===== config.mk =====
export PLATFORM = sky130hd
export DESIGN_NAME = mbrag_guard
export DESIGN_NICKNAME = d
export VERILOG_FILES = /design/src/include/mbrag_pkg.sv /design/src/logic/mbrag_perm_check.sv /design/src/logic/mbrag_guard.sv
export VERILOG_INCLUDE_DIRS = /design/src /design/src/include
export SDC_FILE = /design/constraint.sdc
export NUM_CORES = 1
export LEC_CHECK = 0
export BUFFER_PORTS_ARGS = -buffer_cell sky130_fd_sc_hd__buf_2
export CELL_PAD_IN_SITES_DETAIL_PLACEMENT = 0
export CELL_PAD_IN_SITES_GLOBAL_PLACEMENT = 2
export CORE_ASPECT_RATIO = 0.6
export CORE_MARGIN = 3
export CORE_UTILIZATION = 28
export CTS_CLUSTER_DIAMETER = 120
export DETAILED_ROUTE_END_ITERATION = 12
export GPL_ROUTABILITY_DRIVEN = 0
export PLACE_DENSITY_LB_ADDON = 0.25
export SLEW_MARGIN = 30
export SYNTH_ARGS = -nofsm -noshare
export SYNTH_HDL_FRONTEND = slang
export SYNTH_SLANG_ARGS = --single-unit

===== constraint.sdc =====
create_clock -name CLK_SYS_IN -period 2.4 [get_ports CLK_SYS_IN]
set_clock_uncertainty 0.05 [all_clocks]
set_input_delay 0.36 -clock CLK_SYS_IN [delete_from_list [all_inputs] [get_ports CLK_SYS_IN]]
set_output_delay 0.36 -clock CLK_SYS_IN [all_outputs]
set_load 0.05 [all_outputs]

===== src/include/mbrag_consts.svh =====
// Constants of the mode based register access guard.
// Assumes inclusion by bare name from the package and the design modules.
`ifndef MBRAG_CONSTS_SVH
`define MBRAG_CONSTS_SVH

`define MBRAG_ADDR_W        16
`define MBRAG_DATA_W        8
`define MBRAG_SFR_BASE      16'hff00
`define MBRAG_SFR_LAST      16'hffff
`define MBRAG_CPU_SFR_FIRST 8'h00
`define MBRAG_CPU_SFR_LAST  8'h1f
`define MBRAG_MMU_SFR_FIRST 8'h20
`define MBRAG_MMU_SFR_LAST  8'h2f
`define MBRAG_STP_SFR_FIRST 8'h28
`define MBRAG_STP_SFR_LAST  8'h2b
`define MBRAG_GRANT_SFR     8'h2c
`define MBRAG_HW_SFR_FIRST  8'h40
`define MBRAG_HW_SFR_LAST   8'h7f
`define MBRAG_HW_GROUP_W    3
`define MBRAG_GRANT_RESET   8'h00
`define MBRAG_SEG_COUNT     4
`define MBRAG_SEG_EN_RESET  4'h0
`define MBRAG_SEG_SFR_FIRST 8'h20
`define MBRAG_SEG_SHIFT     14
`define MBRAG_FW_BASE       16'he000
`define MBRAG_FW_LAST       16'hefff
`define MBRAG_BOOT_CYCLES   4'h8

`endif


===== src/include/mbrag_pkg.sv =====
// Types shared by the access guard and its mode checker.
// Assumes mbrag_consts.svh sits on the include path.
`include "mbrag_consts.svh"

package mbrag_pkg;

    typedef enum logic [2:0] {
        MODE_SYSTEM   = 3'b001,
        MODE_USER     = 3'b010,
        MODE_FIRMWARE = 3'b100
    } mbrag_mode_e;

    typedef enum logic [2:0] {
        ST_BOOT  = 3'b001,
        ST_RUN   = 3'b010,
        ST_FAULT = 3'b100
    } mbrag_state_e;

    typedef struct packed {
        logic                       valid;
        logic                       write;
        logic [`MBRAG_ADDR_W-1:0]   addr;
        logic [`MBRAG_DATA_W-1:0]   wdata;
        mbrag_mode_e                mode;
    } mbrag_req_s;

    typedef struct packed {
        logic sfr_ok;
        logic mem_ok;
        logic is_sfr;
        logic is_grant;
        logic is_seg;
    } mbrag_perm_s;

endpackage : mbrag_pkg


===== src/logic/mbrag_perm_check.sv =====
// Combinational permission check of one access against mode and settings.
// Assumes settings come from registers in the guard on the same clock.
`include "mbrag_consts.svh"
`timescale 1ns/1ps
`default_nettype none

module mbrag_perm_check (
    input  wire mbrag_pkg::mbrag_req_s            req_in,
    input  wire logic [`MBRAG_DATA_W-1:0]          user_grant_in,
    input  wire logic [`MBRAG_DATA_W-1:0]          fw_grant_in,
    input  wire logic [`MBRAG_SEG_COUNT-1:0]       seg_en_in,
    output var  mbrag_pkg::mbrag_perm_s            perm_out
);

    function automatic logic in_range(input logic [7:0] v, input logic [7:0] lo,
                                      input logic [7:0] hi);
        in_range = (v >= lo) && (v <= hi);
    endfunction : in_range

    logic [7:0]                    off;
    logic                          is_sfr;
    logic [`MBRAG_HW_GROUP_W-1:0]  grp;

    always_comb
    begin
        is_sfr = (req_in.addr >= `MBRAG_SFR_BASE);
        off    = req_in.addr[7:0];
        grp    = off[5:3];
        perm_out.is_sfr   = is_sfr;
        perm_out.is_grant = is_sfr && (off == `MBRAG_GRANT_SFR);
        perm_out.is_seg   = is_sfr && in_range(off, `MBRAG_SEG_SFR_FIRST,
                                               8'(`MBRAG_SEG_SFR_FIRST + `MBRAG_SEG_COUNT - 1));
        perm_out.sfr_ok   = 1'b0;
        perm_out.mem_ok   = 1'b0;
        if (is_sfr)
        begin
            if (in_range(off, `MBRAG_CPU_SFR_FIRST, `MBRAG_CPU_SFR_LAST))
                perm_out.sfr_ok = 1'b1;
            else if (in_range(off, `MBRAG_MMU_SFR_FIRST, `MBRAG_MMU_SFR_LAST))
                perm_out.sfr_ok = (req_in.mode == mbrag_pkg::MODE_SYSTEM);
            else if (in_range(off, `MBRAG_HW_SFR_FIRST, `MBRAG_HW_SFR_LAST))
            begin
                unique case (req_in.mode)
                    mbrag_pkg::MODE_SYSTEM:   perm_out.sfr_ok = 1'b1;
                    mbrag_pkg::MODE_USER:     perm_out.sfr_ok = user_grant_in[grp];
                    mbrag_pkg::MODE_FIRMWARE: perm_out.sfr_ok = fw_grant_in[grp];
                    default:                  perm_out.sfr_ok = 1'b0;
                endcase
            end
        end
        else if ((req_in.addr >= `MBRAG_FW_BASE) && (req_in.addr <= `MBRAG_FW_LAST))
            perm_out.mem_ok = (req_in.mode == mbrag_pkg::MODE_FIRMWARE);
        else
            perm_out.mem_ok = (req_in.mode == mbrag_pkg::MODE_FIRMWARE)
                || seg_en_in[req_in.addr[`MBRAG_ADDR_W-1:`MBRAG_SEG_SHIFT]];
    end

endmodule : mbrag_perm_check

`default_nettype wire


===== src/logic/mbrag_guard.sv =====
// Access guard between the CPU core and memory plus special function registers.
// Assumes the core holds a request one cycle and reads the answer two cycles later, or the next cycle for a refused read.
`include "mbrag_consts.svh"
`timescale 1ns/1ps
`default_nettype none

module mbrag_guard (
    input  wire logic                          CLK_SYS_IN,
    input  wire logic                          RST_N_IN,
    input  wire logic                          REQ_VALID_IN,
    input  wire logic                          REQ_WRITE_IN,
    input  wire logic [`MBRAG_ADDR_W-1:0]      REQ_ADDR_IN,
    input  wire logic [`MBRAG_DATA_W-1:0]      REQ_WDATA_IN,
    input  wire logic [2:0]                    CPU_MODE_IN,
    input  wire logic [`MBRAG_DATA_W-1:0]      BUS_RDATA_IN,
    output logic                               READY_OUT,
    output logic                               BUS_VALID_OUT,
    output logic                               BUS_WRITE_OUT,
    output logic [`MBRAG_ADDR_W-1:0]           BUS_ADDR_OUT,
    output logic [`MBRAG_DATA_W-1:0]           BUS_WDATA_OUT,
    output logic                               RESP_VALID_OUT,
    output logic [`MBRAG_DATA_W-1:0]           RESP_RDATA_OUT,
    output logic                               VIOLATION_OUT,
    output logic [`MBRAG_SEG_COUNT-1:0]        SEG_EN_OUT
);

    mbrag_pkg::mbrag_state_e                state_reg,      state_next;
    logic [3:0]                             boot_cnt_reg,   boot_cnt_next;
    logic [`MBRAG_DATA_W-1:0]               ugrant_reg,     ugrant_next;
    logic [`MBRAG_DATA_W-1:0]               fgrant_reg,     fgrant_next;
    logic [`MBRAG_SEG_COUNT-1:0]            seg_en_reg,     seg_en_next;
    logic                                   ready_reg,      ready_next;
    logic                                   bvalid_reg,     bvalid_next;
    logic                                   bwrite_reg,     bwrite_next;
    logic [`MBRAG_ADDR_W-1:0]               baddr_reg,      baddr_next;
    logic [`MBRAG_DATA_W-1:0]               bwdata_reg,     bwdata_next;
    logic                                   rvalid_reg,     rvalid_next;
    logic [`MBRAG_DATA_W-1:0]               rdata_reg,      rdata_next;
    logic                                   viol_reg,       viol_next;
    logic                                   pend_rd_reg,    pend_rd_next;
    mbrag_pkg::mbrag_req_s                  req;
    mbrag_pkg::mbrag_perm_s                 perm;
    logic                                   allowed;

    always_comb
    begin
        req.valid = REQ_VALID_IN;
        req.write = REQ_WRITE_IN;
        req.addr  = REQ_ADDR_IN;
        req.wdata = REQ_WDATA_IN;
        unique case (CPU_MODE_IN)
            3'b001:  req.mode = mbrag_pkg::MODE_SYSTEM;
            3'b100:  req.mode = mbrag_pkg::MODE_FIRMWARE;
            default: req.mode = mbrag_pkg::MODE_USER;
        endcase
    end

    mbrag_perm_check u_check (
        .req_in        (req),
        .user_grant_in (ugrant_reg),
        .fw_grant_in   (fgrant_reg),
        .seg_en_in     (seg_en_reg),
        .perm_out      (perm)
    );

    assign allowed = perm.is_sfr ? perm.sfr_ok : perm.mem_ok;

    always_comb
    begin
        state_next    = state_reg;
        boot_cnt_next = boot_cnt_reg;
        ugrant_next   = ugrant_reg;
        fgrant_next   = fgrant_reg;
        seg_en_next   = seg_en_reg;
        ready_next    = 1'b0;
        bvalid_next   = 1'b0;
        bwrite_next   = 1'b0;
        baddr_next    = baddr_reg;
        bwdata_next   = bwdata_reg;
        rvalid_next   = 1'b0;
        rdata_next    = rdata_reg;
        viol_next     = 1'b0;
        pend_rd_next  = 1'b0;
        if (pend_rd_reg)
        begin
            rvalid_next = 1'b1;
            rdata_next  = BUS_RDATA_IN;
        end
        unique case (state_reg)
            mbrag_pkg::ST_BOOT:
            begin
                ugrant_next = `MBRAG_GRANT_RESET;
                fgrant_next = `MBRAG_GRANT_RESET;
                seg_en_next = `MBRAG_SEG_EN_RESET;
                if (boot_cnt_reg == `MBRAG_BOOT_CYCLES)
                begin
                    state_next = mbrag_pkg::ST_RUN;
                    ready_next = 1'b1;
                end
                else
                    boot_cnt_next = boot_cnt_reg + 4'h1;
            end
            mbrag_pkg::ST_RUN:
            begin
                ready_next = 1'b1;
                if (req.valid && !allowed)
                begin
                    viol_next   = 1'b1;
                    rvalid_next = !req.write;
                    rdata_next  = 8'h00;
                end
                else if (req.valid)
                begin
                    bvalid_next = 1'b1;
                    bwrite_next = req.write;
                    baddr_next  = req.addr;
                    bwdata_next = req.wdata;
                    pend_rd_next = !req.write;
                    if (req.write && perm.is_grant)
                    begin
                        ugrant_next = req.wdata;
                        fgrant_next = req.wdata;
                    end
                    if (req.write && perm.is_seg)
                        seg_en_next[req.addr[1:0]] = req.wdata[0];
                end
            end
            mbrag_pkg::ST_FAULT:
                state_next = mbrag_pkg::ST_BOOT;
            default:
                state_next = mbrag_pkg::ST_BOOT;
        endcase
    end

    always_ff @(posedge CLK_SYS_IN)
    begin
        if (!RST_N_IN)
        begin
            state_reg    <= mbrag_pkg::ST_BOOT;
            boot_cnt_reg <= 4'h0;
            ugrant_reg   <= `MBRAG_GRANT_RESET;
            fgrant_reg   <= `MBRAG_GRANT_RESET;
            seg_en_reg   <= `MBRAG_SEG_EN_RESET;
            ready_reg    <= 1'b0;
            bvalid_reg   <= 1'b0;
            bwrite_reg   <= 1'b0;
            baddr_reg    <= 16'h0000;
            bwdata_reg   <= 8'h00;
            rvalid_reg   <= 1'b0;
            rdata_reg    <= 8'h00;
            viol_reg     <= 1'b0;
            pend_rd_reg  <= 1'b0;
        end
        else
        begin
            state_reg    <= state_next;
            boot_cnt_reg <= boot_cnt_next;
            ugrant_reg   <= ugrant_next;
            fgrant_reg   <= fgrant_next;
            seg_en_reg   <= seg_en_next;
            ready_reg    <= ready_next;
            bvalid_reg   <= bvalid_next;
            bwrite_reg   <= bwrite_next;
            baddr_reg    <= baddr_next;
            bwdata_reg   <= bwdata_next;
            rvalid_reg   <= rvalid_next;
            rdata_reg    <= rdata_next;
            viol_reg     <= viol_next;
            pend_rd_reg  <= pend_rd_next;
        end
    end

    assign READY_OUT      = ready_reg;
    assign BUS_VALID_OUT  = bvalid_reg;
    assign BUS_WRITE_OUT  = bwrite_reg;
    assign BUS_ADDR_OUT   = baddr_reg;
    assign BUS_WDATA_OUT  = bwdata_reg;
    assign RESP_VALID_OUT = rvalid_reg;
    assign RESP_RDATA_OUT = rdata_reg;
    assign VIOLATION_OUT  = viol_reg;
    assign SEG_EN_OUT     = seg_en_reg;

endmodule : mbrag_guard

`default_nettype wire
...
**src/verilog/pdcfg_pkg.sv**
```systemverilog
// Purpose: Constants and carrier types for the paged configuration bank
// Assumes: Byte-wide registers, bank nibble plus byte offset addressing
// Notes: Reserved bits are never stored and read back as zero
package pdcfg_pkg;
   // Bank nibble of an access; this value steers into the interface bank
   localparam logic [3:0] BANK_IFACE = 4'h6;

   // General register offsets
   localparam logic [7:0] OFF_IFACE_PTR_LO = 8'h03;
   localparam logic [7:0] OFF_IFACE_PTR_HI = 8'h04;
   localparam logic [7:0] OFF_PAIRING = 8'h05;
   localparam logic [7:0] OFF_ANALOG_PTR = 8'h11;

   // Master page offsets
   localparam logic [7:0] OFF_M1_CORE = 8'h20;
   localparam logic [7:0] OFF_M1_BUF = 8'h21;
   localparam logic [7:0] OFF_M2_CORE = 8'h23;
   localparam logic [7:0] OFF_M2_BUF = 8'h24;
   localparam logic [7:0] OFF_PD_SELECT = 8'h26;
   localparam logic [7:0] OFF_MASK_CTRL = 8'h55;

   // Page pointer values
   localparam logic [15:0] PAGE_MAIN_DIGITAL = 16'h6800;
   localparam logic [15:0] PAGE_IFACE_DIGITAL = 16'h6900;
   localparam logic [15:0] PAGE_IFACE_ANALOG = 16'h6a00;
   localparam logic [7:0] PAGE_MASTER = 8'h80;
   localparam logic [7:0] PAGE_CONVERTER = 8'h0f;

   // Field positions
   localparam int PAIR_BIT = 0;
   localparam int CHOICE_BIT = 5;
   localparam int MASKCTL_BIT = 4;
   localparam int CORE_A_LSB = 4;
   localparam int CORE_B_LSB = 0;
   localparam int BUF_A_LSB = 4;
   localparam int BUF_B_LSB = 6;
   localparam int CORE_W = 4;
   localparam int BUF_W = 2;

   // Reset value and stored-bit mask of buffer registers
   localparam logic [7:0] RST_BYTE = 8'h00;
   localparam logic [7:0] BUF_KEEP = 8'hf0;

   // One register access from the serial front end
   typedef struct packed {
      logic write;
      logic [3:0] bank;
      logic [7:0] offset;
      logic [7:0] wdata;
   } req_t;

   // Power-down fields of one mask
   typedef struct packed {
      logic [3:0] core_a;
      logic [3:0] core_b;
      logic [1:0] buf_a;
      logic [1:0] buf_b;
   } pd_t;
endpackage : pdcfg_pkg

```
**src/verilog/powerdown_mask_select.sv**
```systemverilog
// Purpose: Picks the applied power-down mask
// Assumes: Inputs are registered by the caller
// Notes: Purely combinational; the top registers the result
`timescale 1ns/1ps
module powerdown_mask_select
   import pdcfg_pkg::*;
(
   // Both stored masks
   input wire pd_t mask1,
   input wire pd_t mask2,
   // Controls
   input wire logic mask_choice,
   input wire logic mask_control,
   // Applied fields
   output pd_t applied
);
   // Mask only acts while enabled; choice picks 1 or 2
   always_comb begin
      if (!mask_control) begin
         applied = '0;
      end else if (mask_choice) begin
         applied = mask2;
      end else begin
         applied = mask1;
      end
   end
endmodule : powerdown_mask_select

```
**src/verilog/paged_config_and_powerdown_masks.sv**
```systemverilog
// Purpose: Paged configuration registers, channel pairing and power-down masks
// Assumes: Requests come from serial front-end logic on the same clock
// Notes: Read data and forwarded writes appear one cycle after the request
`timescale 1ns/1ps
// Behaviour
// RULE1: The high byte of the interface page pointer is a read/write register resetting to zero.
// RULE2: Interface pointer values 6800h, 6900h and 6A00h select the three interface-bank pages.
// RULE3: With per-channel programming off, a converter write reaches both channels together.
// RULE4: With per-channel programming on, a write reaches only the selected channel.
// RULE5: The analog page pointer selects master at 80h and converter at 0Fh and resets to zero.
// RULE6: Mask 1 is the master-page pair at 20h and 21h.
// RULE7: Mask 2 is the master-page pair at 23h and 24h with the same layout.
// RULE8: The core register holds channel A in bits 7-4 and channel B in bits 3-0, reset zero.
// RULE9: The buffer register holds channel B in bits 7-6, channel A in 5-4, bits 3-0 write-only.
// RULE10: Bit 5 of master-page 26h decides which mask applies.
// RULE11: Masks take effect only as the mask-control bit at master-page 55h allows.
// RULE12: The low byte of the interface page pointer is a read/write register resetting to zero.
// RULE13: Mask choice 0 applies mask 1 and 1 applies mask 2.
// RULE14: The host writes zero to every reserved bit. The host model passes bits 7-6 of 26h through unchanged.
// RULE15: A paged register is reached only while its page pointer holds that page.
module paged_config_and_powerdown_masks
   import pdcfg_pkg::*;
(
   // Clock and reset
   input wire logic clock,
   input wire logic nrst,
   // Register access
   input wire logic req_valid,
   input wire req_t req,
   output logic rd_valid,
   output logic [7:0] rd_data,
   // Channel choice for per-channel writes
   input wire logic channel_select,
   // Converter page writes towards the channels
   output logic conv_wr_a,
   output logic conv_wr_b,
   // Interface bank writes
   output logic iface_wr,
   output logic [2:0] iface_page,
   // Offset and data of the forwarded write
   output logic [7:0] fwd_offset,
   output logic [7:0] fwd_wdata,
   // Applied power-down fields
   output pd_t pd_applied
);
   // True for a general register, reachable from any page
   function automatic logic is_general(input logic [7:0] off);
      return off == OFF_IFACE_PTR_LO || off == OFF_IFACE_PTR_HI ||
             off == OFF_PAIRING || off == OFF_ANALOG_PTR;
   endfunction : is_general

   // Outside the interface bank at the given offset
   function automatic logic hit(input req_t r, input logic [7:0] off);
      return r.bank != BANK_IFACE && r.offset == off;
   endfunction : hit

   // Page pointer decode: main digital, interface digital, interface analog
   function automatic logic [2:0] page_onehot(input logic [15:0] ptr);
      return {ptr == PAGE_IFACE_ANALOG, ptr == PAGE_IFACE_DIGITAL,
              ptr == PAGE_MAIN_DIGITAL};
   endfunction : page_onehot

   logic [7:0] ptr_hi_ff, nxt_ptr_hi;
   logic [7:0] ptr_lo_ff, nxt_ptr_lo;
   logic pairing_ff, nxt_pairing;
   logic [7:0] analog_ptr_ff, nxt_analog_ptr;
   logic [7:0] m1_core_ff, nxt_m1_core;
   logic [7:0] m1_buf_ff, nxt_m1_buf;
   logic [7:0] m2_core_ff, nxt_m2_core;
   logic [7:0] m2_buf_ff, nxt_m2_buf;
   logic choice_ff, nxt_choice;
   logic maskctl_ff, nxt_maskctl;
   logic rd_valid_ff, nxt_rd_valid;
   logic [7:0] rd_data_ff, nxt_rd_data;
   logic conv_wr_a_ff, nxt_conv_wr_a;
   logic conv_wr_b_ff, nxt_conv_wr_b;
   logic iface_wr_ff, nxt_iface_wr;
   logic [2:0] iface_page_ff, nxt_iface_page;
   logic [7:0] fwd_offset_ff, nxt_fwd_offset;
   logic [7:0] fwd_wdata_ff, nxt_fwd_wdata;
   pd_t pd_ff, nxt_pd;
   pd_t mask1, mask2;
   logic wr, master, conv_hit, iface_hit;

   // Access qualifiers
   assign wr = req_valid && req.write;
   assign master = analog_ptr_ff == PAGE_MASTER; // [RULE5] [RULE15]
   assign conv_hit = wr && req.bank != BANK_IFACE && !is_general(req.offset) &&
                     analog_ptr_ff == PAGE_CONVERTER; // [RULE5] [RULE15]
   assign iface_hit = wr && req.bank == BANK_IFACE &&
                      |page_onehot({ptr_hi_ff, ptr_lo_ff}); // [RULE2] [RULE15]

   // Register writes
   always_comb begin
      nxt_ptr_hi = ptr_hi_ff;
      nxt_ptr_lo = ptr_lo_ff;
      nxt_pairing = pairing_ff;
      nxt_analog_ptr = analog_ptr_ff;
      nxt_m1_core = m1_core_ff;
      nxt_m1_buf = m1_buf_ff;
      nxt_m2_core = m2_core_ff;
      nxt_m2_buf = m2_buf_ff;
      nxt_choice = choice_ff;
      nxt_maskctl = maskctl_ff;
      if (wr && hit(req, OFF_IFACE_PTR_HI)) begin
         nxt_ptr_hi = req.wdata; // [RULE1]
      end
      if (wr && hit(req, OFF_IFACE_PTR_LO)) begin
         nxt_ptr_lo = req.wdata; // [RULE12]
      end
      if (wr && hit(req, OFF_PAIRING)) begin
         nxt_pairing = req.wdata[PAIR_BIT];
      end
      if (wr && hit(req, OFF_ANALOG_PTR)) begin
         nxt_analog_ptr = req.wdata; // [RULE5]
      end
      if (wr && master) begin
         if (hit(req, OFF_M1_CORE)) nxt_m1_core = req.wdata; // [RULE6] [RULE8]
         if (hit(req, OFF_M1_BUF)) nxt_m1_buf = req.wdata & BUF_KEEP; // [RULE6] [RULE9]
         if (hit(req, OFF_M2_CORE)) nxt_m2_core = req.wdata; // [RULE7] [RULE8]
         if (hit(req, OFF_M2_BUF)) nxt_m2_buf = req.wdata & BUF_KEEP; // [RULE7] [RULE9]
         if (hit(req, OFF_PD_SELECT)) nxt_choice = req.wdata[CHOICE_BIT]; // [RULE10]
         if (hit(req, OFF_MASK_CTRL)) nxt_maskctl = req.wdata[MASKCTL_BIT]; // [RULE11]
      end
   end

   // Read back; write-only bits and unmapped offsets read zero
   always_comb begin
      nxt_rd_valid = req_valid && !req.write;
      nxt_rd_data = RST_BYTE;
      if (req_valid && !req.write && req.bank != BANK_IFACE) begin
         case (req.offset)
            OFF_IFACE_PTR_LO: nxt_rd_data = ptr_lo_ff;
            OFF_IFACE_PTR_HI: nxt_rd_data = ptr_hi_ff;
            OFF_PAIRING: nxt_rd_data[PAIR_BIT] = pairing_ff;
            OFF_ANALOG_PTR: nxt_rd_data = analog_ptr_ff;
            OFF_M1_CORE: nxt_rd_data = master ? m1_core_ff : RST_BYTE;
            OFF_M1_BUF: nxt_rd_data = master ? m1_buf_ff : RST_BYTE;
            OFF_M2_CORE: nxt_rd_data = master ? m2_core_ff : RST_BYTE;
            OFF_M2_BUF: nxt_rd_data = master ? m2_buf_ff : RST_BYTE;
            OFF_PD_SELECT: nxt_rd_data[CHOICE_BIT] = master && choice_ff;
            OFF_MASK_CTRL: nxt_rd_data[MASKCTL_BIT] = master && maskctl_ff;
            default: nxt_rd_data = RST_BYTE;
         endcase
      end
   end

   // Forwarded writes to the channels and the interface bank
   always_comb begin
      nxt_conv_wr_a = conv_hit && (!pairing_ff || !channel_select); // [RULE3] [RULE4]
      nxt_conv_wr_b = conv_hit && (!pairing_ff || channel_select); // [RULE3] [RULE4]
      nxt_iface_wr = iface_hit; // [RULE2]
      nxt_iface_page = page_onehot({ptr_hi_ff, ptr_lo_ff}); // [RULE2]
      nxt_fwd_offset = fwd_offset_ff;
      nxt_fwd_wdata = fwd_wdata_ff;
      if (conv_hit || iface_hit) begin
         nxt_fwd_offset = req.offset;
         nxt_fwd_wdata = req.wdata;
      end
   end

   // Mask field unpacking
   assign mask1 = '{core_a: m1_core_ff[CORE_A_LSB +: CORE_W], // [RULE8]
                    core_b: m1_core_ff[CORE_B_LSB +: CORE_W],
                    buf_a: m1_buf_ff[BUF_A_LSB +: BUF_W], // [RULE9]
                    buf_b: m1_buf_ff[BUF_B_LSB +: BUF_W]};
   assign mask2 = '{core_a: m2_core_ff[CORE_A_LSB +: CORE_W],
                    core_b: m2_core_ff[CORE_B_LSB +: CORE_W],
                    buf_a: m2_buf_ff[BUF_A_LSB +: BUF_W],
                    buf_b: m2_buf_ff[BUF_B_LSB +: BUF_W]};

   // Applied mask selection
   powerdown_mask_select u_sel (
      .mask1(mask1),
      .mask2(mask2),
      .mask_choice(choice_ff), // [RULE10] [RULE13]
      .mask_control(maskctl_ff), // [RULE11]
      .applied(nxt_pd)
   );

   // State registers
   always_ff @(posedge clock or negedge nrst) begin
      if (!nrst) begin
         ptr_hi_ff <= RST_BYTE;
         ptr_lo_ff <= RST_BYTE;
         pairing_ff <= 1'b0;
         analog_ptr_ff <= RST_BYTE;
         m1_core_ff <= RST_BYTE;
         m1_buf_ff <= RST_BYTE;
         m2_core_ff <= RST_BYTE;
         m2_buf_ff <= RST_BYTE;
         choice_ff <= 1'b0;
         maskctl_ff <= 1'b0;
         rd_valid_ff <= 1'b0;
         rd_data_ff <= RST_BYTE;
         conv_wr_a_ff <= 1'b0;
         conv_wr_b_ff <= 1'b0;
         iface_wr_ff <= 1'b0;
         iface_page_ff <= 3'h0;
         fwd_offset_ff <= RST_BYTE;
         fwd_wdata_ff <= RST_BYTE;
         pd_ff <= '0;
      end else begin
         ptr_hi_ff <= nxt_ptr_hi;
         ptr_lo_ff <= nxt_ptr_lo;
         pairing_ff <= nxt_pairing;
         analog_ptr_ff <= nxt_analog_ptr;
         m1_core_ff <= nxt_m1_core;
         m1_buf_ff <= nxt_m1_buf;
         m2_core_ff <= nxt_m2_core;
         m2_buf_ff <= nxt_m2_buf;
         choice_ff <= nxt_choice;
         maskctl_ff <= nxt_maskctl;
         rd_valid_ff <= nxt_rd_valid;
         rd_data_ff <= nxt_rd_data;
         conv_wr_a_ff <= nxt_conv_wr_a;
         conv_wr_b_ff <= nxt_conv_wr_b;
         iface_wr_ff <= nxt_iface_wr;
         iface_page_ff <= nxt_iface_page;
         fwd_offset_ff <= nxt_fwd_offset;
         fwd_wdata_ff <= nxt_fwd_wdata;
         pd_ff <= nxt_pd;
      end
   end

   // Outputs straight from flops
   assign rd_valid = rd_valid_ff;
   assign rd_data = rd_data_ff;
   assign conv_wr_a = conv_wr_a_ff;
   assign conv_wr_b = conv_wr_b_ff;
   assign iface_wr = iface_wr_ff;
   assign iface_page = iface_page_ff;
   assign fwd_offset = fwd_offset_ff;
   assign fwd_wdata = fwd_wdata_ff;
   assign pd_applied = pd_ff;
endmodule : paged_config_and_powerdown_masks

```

§ How to complete this task:
Each line above with the string "configuration" in it should be located and copied.

§ Written answer:
// Purpose: Constants and carrier types for the paged configuration bank
// Purpose: Paged configuration registers, channel pairing and power-down masks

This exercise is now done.